◆ Your instructions
Please repeat the records below exactly, from the first line through the line containing "localparam logic [1:0] P_DONE", and nothing more.

-*-

This design comes from an exercise in tuning for small area, a short achievable clock period and few clock cycles per item on the open sky130 flow, not from production work.
At most, simulation tests tie the RTL to the original design; equivalence was not proved.
Power figures rest on the tool's default switching activity, not on a simulated workload.

## run 1
// grn_farm
module grn_farm #(
	parameter VECTOR_SIZE = 69,
	parameter LS          = 2,          
	parameter LK          = 1,          
	parameter G           = 6           
) (
	input  logic                   clk,
	input  logic                   rst,
	input  logic                   in_valid,
	input  logic [VECTOR_SIZE-1:0] in_conf,
	output logic                   in_ready,
	output logic                   out_valid,
	output logic [VECTOR_SIZE-1:0] out_conf,
	output logic [31:0]            out_transient,
	output logic [31:0]            out_length
);
localparam int S  = 1 << LS;
localparam int K  = 1 << LK;
localparam int LU = LS + LK;
localparam int CW = 32 - LU;
localparam int EW = 1 + (K - 1) * G;    
localparam logic [1:0] P_EMPTY = 2'd0;
localparam logic [1:0] P_ONE   = 2'd1;     
localparam logic [1:0] P_TWO   = 2'd2;     
localparam logic [1:0] P_DONE  = 2'd3;
logic [1:0]             ph [S];
logic [VECTOR_SIZE-1:0] A  [S];
logic [VECTOR_SIZE-1:0] B  [S];
logic [VECTOR_SIZE-1:0] C  [S];
logic [EW-1:0]          E  [S];     
logic [CW-1:0]          c1 [S];
logic [CW-1:0]          c2 [S];
logic [LU-1:0]          u1 [S];
logic [LU-1:0]          dd [S];     
logic                   bw [S];     
logic                   fresh;      
logic [1:0]             ph_n [S];
logic [VECTOR_SIZE-1:0] A_n  [S];
logic [VECTOR_SIZE-1:0] B_n  [S];
logic [EW-1:0]          E_n  [S];
logic [LU-1:0]          u1_n [S];
logic [LU-1:0]          dd_n [S];
logic                   bw_n [S];
logic [CW-1:0] c1_inc, c2_inc, c2_dec;
assign c1_inc = c1[0] + 1'b1;
assign c2_inc = c2[0] + 1'b1;
assign c2_dec = c2[S-1] - 1'b1;
genvar s, q;
generate
	for (s = 0; s < S; s = s + 1) begin : gen_stage
		localparam int SP = (s + S - 1) % S;    
		logic [VECTOR_SIZE-1:0] a  [K+1];
		logic [VECTOR_SIZE-1:0] b  [K+1];
		logic [VECTOR_SIZE-1:0] bh [K];
		assign a[0] = A[s];
		assign b[0] = B[s];
		for (q = 0; q < K; q = q + 1) begin : gen_sub
			grn_step step_a  (.v(a[q]),  .y(a[q+1]));
  ...
Size in the first run: ~5500 cells after synthesis, ~210 I/O pins, roughly 0.045 mm^2 of cells after synthesis.
==> flow/config.mk <==
export PLATFORM = sky130hd
export DESIGN_NAME = grn_farm
export DESIGN_NICKNAME = grn_farm
export VERILOG_FILES = /design/flow/design.v
export SDC_FILE = /design/flow/constraint.sdc
export NUM_CORES = 4
export LEC_CHECK = 0
export ABC_AREA = 1
export CAP_MARGIN = 20
export CORE_MARGIN = 2
export CORE_UTILIZATION = 45
export CTS_CLUSTER_DIAMETER = 80
export CTS_CLUSTER_SIZE = 25
export PLACE_DENSITY = 0.6
export SETUP_SLACK_MARGIN = 2.6
export SLEW_MARGIN = 20
==> flow/constraint.sdc <==
create_clock -name core_clock -period 5.0 [get_ports {clk}]
set_input_delay 1.0000 -clock core_clock [delete_from_list [all_inputs] [get_ports {clk}]]
set_output_delay 1.0000 -clock core_clock [all_outputs]
set_load 0.01 [all_outputs]
run.sh (not shown) runs the stock make flow with config.mk's settings and CLKGATE_MAP_FILE= SYNTH_SCRIPT=/design/flow/synth_recipe.tcl, a recipe that flattens the netlist after the stock synthesis.
Testbench counts of run 1, summed over its fixed seeds: cycles 6,150, items 1,280.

-*-

◆ Task response
This design comes from an exercise in tuning for small area, a short achievable clock period and few clock cycles per item on the open sky130 flow, not from production work.
At most, simulation tests tie the RTL to the original design; equivalence was not proved.
Power figures rest on the tool's default switching activity, not on a simulated workload.

## run 1
// grn_farm
module grn_farm #(
	parameter VECTOR_SIZE = 69,
	parameter LS          = 2,          
	parameter LK          = 1,          
	parameter G           = 6           
) (
	input  logic                   clk,
	input  logic                   rst,
	input  logic                   in_valid,
	input  logic [VECTOR_SIZE-1:0] in_conf,
	output logic                   in_ready,
	output logic                   out_valid,
	output logic [VECTOR_SIZE-1:0] out_conf,
	output logic [31:0]            out_transient,
	output logic [31:0]            out_length
);
localparam int S  = 1 << LS;
localparam int K  = 1 << LK;
localparam int LU = LS + LK;
localparam int CW = 32 - LU;
localparam int EW = 1 + (K - 1) * G;    
localparam logic [1:0] P_EMPTY = 2'd0;
localparam logic [1:0] P_ONE   = 2'd1;     
localparam logic [1:0] P_TWO   = 2'd2;     
localparam logic [1:0] P_DONE  = 2'd3;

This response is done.